What is needed => Begin at the line below that has "synthesized netlist by" and stop after the line that has "max: prdata[4] / 3 / paddr[3] / 0.29". Please restate only those lines, word for word.

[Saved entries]
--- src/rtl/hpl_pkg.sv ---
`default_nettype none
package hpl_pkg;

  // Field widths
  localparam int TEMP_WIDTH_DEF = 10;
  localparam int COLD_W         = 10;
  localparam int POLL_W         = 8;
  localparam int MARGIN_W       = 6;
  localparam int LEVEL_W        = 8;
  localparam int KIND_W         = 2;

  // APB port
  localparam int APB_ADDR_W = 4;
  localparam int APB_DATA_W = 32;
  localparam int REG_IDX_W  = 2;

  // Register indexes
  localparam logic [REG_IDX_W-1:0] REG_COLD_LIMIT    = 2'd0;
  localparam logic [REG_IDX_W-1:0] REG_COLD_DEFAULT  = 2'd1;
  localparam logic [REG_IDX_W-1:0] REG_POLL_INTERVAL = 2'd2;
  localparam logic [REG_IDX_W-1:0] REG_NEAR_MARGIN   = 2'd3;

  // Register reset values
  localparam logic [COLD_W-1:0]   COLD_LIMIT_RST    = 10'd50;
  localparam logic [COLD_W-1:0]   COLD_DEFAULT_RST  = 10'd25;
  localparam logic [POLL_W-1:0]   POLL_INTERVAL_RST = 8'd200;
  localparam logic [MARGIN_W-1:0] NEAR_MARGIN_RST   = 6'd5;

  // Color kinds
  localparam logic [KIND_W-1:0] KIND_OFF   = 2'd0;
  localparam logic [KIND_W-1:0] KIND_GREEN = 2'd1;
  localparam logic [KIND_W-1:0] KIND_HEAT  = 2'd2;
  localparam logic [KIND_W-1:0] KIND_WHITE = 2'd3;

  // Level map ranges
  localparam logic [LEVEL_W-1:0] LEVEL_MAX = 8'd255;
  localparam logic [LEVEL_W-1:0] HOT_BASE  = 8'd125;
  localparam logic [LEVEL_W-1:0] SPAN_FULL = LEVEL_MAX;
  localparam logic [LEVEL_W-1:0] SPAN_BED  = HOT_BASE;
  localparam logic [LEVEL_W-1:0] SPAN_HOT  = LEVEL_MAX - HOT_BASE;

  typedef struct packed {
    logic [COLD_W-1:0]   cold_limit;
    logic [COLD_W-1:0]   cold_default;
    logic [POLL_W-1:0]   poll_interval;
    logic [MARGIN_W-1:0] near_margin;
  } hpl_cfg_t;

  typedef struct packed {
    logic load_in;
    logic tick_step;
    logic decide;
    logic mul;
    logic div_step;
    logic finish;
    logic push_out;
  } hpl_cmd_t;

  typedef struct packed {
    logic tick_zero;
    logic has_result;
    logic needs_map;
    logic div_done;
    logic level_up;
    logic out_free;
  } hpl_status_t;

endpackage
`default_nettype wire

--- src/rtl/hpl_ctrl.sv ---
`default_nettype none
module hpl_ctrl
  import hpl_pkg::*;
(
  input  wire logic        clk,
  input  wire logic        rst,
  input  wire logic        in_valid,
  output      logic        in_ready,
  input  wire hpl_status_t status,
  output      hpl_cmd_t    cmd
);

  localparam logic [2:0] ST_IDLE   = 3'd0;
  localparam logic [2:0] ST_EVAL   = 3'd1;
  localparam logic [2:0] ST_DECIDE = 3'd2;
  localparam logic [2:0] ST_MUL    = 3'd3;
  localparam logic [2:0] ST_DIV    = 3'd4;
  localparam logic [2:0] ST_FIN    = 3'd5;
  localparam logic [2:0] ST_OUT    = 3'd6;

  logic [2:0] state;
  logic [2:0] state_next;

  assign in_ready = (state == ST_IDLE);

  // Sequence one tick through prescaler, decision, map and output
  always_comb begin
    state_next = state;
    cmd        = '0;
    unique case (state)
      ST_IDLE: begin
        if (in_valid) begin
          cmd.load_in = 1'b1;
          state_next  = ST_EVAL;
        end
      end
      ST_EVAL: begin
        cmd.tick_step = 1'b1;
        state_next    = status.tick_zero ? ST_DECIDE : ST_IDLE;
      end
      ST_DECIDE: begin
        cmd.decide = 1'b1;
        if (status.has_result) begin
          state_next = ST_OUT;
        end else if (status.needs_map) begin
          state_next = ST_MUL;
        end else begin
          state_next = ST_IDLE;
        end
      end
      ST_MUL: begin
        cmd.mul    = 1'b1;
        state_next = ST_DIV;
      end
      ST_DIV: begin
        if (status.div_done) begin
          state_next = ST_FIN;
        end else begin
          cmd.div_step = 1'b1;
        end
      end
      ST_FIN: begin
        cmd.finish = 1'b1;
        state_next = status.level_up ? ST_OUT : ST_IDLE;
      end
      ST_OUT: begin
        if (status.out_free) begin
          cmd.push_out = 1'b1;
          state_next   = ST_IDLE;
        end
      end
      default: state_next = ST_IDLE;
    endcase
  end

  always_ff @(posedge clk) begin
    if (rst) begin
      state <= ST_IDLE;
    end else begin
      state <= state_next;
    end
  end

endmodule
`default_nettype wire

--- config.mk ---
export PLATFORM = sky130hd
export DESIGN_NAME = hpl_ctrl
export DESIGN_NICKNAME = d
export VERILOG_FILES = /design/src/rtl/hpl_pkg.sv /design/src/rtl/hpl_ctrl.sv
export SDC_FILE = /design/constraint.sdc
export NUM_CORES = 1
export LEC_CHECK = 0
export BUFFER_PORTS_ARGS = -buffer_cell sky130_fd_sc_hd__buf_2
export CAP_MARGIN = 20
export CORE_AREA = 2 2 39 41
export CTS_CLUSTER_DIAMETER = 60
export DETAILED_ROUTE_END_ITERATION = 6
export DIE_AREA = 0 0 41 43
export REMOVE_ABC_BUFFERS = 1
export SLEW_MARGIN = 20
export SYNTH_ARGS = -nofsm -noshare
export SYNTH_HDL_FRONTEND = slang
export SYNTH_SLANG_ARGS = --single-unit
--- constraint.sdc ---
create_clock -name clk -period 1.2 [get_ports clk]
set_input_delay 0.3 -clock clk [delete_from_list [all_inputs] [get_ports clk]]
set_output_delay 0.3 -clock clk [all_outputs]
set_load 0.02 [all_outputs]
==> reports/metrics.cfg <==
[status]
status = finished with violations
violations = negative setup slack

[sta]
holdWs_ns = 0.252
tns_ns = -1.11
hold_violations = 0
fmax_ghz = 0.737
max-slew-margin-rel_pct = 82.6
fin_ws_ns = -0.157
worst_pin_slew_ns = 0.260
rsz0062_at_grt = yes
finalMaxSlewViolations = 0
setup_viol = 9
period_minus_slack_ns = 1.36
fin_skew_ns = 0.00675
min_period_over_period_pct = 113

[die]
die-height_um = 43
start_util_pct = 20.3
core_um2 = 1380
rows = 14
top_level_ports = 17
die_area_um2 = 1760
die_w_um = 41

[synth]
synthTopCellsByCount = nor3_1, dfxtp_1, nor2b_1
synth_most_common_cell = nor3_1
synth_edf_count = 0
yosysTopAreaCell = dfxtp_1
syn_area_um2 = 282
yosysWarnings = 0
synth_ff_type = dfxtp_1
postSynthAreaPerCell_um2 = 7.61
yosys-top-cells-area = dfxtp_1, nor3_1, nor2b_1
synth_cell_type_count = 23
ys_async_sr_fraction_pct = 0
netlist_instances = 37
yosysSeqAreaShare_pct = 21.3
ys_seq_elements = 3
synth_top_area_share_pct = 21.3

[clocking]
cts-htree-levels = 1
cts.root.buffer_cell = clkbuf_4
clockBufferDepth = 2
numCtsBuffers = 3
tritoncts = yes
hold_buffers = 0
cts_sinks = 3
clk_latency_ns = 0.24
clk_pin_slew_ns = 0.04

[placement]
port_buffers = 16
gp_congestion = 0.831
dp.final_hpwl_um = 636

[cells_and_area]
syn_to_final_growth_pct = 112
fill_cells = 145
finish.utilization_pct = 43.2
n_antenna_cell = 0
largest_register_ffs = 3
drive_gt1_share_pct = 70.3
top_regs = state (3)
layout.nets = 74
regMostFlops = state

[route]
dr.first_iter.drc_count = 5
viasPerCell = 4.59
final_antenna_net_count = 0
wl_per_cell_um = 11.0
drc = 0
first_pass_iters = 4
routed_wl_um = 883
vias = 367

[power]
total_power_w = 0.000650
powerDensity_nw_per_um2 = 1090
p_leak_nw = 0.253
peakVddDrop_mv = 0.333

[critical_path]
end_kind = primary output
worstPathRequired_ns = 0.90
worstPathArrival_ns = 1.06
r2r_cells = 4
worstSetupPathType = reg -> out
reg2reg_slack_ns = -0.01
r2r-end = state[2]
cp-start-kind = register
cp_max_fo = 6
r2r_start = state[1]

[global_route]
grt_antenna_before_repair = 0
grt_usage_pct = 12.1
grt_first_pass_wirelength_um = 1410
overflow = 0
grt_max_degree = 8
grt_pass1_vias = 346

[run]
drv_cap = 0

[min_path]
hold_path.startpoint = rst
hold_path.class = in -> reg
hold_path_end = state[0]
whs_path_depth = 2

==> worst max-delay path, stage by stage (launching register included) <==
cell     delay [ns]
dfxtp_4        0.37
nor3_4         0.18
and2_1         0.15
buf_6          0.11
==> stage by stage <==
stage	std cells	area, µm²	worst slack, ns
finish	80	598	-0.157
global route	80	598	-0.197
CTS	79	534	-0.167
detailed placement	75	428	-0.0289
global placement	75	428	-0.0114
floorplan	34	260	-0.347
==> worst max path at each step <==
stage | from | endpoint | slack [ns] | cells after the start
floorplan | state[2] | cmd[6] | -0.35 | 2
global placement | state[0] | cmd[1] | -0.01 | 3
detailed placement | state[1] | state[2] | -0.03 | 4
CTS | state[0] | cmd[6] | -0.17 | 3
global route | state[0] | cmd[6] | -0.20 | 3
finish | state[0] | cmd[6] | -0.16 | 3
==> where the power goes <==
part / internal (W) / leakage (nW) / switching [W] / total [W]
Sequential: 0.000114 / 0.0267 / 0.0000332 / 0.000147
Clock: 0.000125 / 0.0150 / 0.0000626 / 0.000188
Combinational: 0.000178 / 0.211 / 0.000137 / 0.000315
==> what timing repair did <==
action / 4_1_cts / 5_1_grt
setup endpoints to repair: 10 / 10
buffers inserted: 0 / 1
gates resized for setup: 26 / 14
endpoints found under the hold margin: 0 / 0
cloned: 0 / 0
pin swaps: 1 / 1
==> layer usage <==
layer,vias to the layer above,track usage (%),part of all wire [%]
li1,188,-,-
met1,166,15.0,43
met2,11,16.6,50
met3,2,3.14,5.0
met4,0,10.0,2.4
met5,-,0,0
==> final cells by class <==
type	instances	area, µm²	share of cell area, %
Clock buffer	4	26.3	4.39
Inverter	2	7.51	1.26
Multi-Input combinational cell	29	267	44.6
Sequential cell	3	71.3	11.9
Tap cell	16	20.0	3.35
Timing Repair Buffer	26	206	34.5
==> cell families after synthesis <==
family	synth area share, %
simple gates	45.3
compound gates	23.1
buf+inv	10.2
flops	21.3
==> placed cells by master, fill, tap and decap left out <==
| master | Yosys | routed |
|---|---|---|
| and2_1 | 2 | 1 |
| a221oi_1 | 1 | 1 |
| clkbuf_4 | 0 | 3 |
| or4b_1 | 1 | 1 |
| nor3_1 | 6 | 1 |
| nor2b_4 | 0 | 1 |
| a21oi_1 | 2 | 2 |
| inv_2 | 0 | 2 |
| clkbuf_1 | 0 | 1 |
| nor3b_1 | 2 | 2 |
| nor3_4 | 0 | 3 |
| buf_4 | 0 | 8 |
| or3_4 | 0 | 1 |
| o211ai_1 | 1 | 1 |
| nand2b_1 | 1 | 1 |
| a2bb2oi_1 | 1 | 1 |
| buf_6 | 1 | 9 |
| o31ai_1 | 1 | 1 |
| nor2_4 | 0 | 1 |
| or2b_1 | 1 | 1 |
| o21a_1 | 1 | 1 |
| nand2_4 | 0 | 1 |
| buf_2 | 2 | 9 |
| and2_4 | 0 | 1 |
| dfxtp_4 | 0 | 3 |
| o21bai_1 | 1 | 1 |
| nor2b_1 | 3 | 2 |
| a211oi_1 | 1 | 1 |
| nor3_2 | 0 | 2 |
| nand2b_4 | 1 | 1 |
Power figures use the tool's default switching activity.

==

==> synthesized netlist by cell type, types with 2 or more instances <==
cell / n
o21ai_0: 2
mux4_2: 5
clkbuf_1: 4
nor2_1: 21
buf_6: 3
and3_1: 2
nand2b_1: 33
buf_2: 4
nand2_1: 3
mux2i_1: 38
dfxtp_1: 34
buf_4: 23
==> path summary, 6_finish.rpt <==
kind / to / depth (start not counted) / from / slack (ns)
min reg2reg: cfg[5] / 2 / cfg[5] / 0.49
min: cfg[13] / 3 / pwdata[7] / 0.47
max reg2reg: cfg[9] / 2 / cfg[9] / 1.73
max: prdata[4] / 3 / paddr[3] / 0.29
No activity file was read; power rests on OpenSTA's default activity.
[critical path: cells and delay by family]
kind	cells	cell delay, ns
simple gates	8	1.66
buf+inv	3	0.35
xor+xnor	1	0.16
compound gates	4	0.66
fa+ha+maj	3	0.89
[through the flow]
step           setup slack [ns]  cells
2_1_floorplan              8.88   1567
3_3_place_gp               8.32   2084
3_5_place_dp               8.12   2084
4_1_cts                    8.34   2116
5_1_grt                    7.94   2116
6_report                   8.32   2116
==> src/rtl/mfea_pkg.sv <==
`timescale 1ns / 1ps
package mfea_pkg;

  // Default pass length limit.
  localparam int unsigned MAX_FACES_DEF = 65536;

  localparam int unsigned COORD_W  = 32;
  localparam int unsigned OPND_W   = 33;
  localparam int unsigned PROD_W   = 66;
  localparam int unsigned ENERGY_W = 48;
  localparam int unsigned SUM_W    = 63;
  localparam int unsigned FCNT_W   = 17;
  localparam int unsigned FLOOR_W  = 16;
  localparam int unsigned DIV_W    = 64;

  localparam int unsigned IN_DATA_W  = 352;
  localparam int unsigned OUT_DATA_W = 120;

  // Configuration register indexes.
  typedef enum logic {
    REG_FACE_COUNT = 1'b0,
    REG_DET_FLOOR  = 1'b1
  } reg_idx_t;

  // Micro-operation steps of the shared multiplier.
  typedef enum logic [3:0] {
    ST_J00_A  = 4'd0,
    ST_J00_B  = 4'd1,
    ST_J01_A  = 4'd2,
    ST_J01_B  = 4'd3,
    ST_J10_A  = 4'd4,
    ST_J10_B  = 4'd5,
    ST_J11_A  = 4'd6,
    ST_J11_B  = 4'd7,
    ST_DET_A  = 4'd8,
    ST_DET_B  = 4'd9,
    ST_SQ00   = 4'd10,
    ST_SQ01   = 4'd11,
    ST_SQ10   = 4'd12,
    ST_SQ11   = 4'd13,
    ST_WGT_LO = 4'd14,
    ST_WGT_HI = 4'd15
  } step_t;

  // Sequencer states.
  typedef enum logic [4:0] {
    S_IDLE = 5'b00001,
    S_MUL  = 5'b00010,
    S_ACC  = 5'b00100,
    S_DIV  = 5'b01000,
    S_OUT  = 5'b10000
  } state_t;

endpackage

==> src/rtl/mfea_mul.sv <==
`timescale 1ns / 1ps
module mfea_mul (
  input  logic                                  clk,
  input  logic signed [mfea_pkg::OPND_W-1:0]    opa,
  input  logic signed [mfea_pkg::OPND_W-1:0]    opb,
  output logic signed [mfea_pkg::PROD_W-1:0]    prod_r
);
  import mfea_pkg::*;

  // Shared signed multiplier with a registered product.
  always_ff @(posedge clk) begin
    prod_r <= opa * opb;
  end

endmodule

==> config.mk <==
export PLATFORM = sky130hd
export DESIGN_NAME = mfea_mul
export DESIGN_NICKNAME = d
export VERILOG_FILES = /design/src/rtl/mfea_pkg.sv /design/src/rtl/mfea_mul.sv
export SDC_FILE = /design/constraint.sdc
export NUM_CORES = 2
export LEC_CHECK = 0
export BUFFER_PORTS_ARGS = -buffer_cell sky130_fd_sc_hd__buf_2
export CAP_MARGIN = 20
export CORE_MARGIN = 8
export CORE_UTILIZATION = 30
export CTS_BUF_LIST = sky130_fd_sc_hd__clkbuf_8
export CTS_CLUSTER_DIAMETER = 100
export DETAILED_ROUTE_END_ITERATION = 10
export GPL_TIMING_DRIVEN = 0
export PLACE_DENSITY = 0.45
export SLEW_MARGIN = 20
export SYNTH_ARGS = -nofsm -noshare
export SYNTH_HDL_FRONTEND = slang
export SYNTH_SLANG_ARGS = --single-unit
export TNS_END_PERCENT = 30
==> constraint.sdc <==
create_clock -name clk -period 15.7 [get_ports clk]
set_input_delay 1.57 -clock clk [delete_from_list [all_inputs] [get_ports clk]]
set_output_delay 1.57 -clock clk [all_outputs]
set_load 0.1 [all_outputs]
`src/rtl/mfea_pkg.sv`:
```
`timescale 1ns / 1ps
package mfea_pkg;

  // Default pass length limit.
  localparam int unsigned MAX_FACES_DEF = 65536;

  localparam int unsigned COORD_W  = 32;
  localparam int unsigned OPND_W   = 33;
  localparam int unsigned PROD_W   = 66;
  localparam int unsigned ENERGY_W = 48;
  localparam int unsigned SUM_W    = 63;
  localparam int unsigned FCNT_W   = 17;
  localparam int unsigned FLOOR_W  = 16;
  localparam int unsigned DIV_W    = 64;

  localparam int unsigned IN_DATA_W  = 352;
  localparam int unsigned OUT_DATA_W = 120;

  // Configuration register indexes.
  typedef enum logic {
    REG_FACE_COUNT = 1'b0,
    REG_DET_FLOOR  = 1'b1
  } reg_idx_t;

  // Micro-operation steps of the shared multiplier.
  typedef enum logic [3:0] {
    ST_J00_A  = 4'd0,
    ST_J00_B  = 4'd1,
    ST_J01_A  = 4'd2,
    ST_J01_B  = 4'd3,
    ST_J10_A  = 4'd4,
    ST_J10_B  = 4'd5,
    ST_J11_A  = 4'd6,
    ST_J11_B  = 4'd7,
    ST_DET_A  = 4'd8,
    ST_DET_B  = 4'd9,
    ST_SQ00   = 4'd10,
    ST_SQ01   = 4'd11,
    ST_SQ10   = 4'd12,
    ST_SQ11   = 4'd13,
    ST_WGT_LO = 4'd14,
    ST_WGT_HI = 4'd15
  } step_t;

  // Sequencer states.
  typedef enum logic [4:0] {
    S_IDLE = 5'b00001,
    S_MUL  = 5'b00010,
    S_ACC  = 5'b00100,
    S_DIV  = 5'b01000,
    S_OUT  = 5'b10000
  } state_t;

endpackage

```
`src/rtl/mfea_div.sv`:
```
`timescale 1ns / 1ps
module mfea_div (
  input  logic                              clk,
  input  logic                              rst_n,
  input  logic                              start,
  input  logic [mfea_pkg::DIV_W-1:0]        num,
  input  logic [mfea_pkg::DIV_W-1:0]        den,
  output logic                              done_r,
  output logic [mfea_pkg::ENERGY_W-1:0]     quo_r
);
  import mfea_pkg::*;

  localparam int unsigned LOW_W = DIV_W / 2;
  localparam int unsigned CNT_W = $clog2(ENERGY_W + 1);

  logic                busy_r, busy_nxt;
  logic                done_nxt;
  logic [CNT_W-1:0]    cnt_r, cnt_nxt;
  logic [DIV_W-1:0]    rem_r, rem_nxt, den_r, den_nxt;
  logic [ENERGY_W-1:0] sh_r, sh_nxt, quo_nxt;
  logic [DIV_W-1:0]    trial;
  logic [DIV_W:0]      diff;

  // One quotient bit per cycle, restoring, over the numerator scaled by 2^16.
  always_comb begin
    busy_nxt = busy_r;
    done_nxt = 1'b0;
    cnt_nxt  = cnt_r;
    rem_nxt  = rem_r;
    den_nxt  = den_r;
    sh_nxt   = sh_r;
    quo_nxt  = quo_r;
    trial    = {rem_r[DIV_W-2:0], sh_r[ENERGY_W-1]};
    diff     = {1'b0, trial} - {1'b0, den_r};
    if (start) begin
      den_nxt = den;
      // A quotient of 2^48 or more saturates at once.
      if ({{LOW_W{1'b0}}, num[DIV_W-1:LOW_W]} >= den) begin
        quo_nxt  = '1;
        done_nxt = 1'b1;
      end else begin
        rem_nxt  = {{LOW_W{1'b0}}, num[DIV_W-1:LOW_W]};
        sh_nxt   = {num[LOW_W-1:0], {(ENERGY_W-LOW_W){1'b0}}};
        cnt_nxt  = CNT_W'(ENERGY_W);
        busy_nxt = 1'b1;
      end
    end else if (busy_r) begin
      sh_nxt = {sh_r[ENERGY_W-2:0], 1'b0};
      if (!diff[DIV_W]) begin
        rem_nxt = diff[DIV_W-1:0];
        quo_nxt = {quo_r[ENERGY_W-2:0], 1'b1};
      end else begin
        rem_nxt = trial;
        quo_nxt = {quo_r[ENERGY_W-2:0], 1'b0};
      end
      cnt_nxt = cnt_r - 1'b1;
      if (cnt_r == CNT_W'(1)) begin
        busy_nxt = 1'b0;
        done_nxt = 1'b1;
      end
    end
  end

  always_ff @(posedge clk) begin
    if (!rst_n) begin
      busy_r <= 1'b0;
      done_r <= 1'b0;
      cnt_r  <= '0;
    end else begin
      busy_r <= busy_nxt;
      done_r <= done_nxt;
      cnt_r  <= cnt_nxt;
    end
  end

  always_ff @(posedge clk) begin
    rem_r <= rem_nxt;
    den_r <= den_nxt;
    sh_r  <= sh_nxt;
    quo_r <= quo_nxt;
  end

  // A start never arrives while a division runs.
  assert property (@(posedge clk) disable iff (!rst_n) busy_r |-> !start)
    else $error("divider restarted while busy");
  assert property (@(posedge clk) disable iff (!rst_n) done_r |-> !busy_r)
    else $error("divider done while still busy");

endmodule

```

Task result =>
==> synthesized netlist by cell type, types with 2 or more instances <==
cell / n
o21ai_0: 2
mux4_2: 5
clkbuf_1: 4
nor2_1: 21
buf_6: 3
and3_1: 2
nand2b_1: 33
buf_2: 4
nand2_1: 3
mux2i_1: 38
dfxtp_1: 34
buf_4: 23
==> path summary, 6_finish.rpt <==
kind / to / depth (start not counted) / from / slack (ns)
min reg2reg: cfg[5] / 2 / cfg[5] / 0.49
min: cfg[13] / 3 / pwdata[7] / 0.47
max reg2reg: cfg[9] / 2 / cfg[9] / 1.73
max: prdata[4] / 3 / paddr[3] / 0.29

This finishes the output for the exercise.